Extracted material Block Start
**src/rtl/cfr_pkg.sv**
```systemverilog
`default_nettype none

package cfr_pkg;

   localparam int          MAX_DATA_DEFAULT = 32;
   localparam int          FRAME_OVERHEAD   = 5;
   localparam logic [7:0]  HDR_BYTE         = 8'h5A;

   typedef enum logic [1:0] {
      STATUS_GOOD    = 2'd0,
      STATUS_SUM_ERR = 2'd1,
      STATUS_LEN_ERR = 2'd2
   } status_type;

   typedef enum logic {
      ST_COLLECT,
      ST_EMIT
   } state_type;

   typedef struct packed {
      logic       load;
      logic [7:0] frame_byte;
      logic [5:0] byte_index;
      logic       last;
      status_type status;
   } out_load_type;

endpackage

`default_nettype wire

```
**src/rtl/cfr_req_if.sv**
```systemverilog
`default_nettype none

interface cfr_req_if;
   logic       valid;
   logic       ready;
   logic [7:0] rx_byte;

   modport source (output valid, output rx_byte, input ready);
   modport sink   (input valid, input rx_byte, output ready);
endinterface

`default_nettype wire

```
**src/rtl/cfr_rsp_if.sv**
```systemverilog
`default_nettype none

interface cfr_rsp_if;
   logic       valid;
   logic       ready;
   logic [7:0] frame_byte;
   logic [5:0] byte_index;
   logic       last;
   logic [1:0] status;

   modport source (output valid, output frame_byte, output byte_index, output last,
                   output status, input ready);
   modport sink   (input valid, input frame_byte, input byte_index, input last,
                   input status, output ready);
endinterface

`default_nettype wire

```
**src/rtl/cfr_frame_mem.sv**
```systemverilog
`default_nettype none

module cfr_frame_mem
   import cfr_pkg::*;
#(
   parameter  int DEPTH = MAX_DATA_DEFAULT + FRAME_OVERHEAD,
   localparam int AW    = $clog2(DEPTH)
) (
   input  wire logic          clock,
   input  wire logic          wr_en,
   input  wire logic [AW-1:0] wr_addr,
   input  wire logic [7:0]    wr_data,
   input  wire logic          rd_en,
   input  wire logic [AW-1:0] rd_addr,
   output logic [7:0]         rd_data
);

   logic [7:0] mem [DEPTH];
   logic [7:0] rd_data_ff;

   always_ff @(posedge clock) begin
      if (wr_en) begin
         mem[wr_addr] <= wr_data;
      end
   end

   always_ff @(posedge clock) begin
      if (rd_en) begin
         rd_data_ff <= mem[rd_addr];
      end
   end

   assign rd_data = rd_data_ff;

endmodule

`default_nettype wire

```
**src/rtl/cfr_control.sv**
```systemverilog
`default_nettype none

module cfr_control
   import cfr_pkg::*;
#(
   parameter  int MAX_DATA = MAX_DATA_DEFAULT,
   localparam int DEPTH    = MAX_DATA + FRAME_OVERHEAD,
   localparam int AW       = $clog2(DEPTH)
) (
   input  wire logic          clock,
   input  wire logic          reset,
   input  wire logic          req_valid,
   input  wire logic [7:0]    req_rx_byte,
   output logic               req_ready,
   input  wire logic          out_free,
   output out_load_type       out_load,
   output logic               emitting,
   output logic               mem_wr_en,
   output logic [AW-1:0]      mem_wr_addr,
   output logic [7:0]         mem_wr_data,
   output logic               mem_rd_en,
   output logic [AW-1:0]      mem_rd_addr,
   input  wire logic [7:0]    mem_rd_data
);

   state_type  state_ff, state_in;
   logic [5:0] count_ff, count_in;
   logic [7:0] sum_ff, sum_in;
   logic [6:0] total_ff, total_in;
   logic [6:0] rd_ptr_ff, rd_ptr_in;
   logic       mem_valid_ff, mem_valid_in;
   logic [5:0] mem_idx_ff, mem_idx_in;

   always_ff @(posedge clock) begin
      if (reset) begin
         state_ff     <= ST_COLLECT;
         count_ff     <= '0;
         sum_ff       <= '0;
         mem_valid_ff <= 1'b0;
      end else begin
         state_ff     <= state_in;
         count_ff     <= count_in;
         sum_ff       <= sum_in;
         mem_valid_ff <= mem_valid_in;
      end
   end

   always_ff @(posedge clock) begin
      total_ff   <= total_in;
      rd_ptr_ff  <= rd_ptr_in;
      mem_idx_ff <= mem_idx_in;
   end

   always_comb begin
      logic accept;
      logic take;
      logic restart;
      logic issue;
      logic [7:0] b;

      state_in     = state_ff;
      count_in     = count_ff;
      sum_in       = sum_ff;
      total_in     = total_ff;
      rd_ptr_in    = rd_ptr_ff;
      mem_valid_in = mem_valid_ff;
      mem_idx_in   = mem_idx_ff;

      out_load            = '0;
      out_load.status     = STATUS_GOOD;
      mem_wr_en           = 1'b0;
      mem_wr_addr         = count_ff[AW-1:0];
      mem_wr_data         = req_rx_byte;
      mem_rd_en           = 1'b0;
      mem_rd_addr         = rd_ptr_ff[AW-1:0];

      take    = 1'b0;
      restart = 1'b0;
      issue   = 1'b0;
      b       = req_rx_byte;

      req_ready = (state_ff == ST_COLLECT) && out_free;
      emitting  = (state_ff == ST_EMIT);
      accept    = req_valid && req_ready;

      case (state_ff)
         ST_COLLECT: begin
            if (accept) begin
               case (count_ff)
                  6'd0: begin
                     take = (b == HDR_BYTE);
                  end
                  6'd1: begin
                     take    = (b == HDR_BYTE);
                     restart = (b != HDR_BYTE);
                  end
                  6'd2: begin
                     take = 1'b1;
                  end
                  6'd3: begin
                     if (b > 8'(MAX_DATA)) begin
                        restart         = 1'b1;
                        out_load.load   = 1'b1;
                        out_load.last   = 1'b1;
                        out_load.status = STATUS_LEN_ERR;
                     end else begin
                        take     = 1'b1;
                        total_in = 7'(b) + 7'(FRAME_OVERHEAD);
                     end
                  end
                  default: begin
                     if ({1'b0, count_ff} + 7'd1 < total_ff) begin
                        take = 1'b1;
                     end else begin
                        // checksum byte
                        mem_wr_en = 1'b1;
                        restart   = 1'b1;
                        if (b != sum_ff) begin
                           out_load.load   = 1'b1;
                           out_load.last   = 1'b1;
                           out_load.status = STATUS_SUM_ERR;
                        end else begin
                           state_in  = ST_EMIT;
                           rd_ptr_in = '0;
                        end
                     end
                  end
               endcase
            end
         end
         ST_EMIT: begin
            out_load.load       = mem_valid_ff && out_free;
            out_load.frame_byte = mem_rd_data;
            out_load.byte_index = mem_idx_ff;
            out_load.last       = ({1'b0, mem_idx_ff} + 7'd1 == total_ff);
            issue = (rd_ptr_ff < total_ff) && (!mem_valid_ff || out_load.load);
            if (issue) begin
               mem_rd_en    = 1'b1;
               rd_ptr_in    = rd_ptr_ff + 7'd1;
               mem_idx_in   = rd_ptr_ff[5:0];
               mem_valid_in = 1'b1;
            end else if (out_load.load) begin
               mem_valid_in = 1'b0;
            end
            if (out_load.load && out_load.last) begin
               state_in = ST_COLLECT;
            end
         end
         default: begin
            state_in = ST_COLLECT;
         end
      endcase

      if (take) begin
         mem_wr_en = 1'b1;
         sum_in    = sum_ff + b;
         count_in  = count_ff + 6'd1;
      end
      if (restart) begin
         count_in = '0;
         sum_in   = '0;
      end
   end

endmodule

`default_nettype wire

```
**src/rtl/checksummed_frame_receiver.sv**
```systemverilog
`default_nettype none

// channel     port      direction  payload
// request     req_chan  in         rx_byte[7:0]
// response    rsp_chan  out        frame_byte[7:0] byte_index[5:0] last status[1:0]
//
// a byte that completes nothing is taken back to back while out_free is high
// a good frame of N bytes leaves after its checksum byte, one byte a cycle
// while rsp_chan.ready is high, paced by the frame memory read port
// no request is taken until the last frame byte sits in the output register
// reset clears state, count, sum and valid flags, never the frame memory
// rsp_chan.ready low holds the output register and the memory read pipeline

module checksummed_frame_receiver
   import cfr_pkg::*;
#(
   parameter int MAX_DATA = MAX_DATA_DEFAULT
) (
   input wire logic clock,
   input wire logic reset,
   cfr_req_if.sink   req_chan,
   cfr_rsp_if.source rsp_chan
);

   localparam int DEPTH = MAX_DATA + FRAME_OVERHEAD;
   localparam int AW    = $clog2(DEPTH);

   out_load_type    out_load;
   logic            out_free;
   logic            emitting;
   logic            req_ready;

   logic            mem_wr_en;
   logic [AW-1:0]   mem_wr_addr;
   logic [7:0]      mem_wr_data;
   logic            mem_rd_en;
   logic [AW-1:0]   mem_rd_addr;
   logic [7:0]      mem_rd_data;

   logic            out_valid_ff, out_valid_in;
   logic [7:0]      out_byte_ff;
   logic [5:0]      out_index_ff;
   logic            out_last_ff;
   status_type      out_status_ff;

   assign out_free = !out_valid_ff || rsp_chan.ready;

   cfr_control #(
      .MAX_DATA (MAX_DATA)
   ) u_control (
      .clock       (clock),
      .reset       (reset),
      .req_valid   (req_chan.valid),
      .req_rx_byte (req_chan.rx_byte),
      .req_ready   (req_ready),
      .out_free    (out_free),
      .out_load    (out_load),
      .emitting    (emitting),
      .mem_wr_en   (mem_wr_en),
      .mem_wr_addr (mem_wr_addr),
      .mem_wr_data (mem_wr_data),
      .mem_rd_en   (mem_rd_en),
      .mem_rd_addr (mem_rd_addr),
      .mem_rd_data (mem_rd_data)
   );

   cfr_frame_mem #(
      .DEPTH (DEPTH)
   ) u_frame_mem (
      .clock   (clock),
      .wr_en   (mem_wr_en),
      .wr_addr (mem_wr_addr),
      .wr_data (mem_wr_data),
      .rd_en   (mem_rd_en),
      .rd_addr (mem_rd_addr),
      .rd_data (mem_rd_data)
   );

   // output register
   always_comb begin
      out_valid_in = out_valid_ff;
      if (out_load.load) begin
         out_valid_in = 1'b1;
      end else if (rsp_chan.ready) begin
         out_valid_in = 1'b0;
      end
   end

   always_ff @(posedge clock) begin
      if (reset) begin
         out_valid_ff <= 1'b0;
      end else begin
         out_valid_ff <= out_valid_in;
      end
   end

   always_ff @(posedge clock) begin
      if (out_load.load) begin
         out_byte_ff   <= out_load.frame_byte;
         out_index_ff  <= out_load.byte_index;
         out_last_ff   <= out_load.last;
         out_status_ff <= out_load.status;
      end
   end

   assign req_chan.ready      = req_ready;
   assign rsp_chan.valid      = out_valid_ff;
   assign rsp_chan.frame_byte = out_byte_ff;
   assign rsp_chan.byte_index = out_index_ff;
   assign rsp_chan.last       = out_last_ff;
   assign rsp_chan.status     = out_status_ff;

   a_load_needs_room: assert property (@(posedge clock) disable iff (reset)
      out_load.load |-> out_free)
      else $error("output register overwritten while a transaction waits");

   a_error_shape: assert property (@(posedge clock) disable iff (reset)
      (out_load.load && out_load.status != STATUS_GOOD) |->
         (out_load.last && out_load.frame_byte == 8'd0 && out_load.byte_index == 6'd0))
      else $error("error result with a non-zero payload");

   a_no_req_while_emitting: assert property (@(posedge clock) disable iff (reset)
      emitting |-> !req_ready)
      else $error("request taken during frame emission");

   a_first_byte_header: assert property (@(posedge clock) disable iff (reset)
      (out_load.load && out_load.status == STATUS_GOOD && out_load.byte_index == 6'd0)
         |-> (out_load.frame_byte == HDR_BYTE))
      else $error("emitted frame does not start with a header byte");

endmodule

`default_nettype wire
```
**src/flat_wrapper.sv**
```systemverilog
// flat-port wrapper written by rule: the top's interface ports become plain ports
module checksummed_frame_receiver_flat import cfr_pkg::*;
#(
   parameter int MAX_DATA = MAX_DATA_DEFAULT
)
  (clock, reset, req_chan_valid, req_chan_rx_byte, req_chan_ready, rsp_chan_valid, rsp_chan_frame_byte, rsp_chan_byte_index, rsp_chan_last, rsp_chan_status, rsp_chan_ready);
  cfr_req_if req_chan_i ();
  cfr_rsp_if rsp_chan_i ();
  input wire logic clock;
  input wire logic reset;
  input wire logic [$bits(req_chan_i.valid)-1:0] req_chan_valid;
  input wire logic [$bits(req_chan_i.rx_byte)-1:0] req_chan_rx_byte;
  output wire logic [$bits(req_chan_i.ready)-1:0] req_chan_ready;
  output wire logic [$bits(rsp_chan_i.valid)-1:0] rsp_chan_valid;
  output wire logic [$bits(rsp_chan_i.frame_byte)-1:0] rsp_chan_frame_byte;
  output wire logic [$bits(rsp_chan_i.byte_index)-1:0] rsp_chan_byte_index;
  output wire logic [$bits(rsp_chan_i.last)-1:0] rsp_chan_last;
  output wire logic [$bits(rsp_chan_i.status)-1:0] rsp_chan_status;
  input wire logic [$bits(rsp_chan_i.ready)-1:0] rsp_chan_ready;
  assign req_chan_i.valid = req_chan_valid;
  assign req_chan_i.rx_byte = req_chan_rx_byte;
  assign req_chan_ready = req_chan_i.ready;
  assign rsp_chan_valid = rsp_chan_i.valid;
  assign rsp_chan_frame_byte = rsp_chan_i.frame_byte;
  assign rsp_chan_byte_index = rsp_chan_i.byte_index;
  assign rsp_chan_last = rsp_chan_i.last;
  assign rsp_chan_status = rsp_chan_i.status;
  assign rsp_chan_i.ready = rsp_chan_ready;
  checksummed_frame_receiver #(.MAX_DATA(MAX_DATA)) u_core (.clock(clock), .reset(reset), .req_chan(req_chan_i), .rsp_chan(rsp_chan_i));
endmodule
```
Extracted material Block End
__Try it__: For the string "accept", find every line of the material that contains it, and copy each one.

__Solution__:
      logic accept;
      accept    = req_valid && req_ready;
            if (accept) begin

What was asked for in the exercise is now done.